Block what you can, except when you shouldn't

TL;DR

This paper examines the conditions under which blocking in experimental design improves or harms estimate precision, clarifying conflicting views and emphasizing that blocking generally offers benefits with minimal downsides.

Contribution

It reconciles conflicting perspectives on blocking, clarifies when it is beneficial or harmful, and discusses how assumptions and analysis methods influence outcomes.

Findings

Blocking usually improves precision with small potential costs.

Analyzing blocked experiments as completely randomized can sometimes reduce accuracy.

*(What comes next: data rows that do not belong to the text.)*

--- config.mk ---
export PLATFORM = sky130hd
export DESIGN_NAME = sync_fifo
export DESIGN_NICKNAME = d
export VERILOG_FILES = /design/src/rtl/sync_fifo.sv
export SDC_FILE = /design/constraint.sdc
export NUM_CORES = 1
export LEC_CHECK = 0
export CORE_MARGIN = 4
export CORE_UTILIZATION = 35
export DETAILED_ROUTE_END_ITERATION = 16
export PLACE_DENSITY = 0.5
export SLEW_MARGIN = 20
export SYNTH_ARGS = -nofsm -noshare
export SYNTH_HDL_FRONTEND = slang
export SYNTH_SLANG_ARGS = --single-unit
--- constraint.sdc ---
create_clock -name clk -period 8.9 [get_ports clk]
set_clock_uncertainty 0.15 [all_clocks]
set_input_delay 1.78 -clock clk [delete_from_list [all_inputs] [get_ports clk]]
set_output_delay 1.78 -clock clk [all_outputs]
set_load 0.01 [all_outputs]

The benefits of blocking often outweigh the minimal risks.

Abstract

Several branches of the potential outcome causal inference literature have discussed the merits of blocking versus complete randomization. Some have concluded it can never hurt the precision of estimates, and some have concluded it can hurt. In this paper, we reconcile these apparently conflicting views, give a more thorough discussion of what guarantees no harm, and discuss how other aspects of a blocked design can cost, all in terms of precision. We discuss how the different findings are due to different sampling models and assumptions of how the blocks were formed. We also connect these ideas to common misconceptions, for instance showing that analyzing a blocked experiment as if it were completely randomized, a seemingly conservative method, can actually backfire in some cases. Overall, we find that blocking can have a price, but that this price is usually small and the potential for gain can be large. It is hard to go too far wrong with blocking.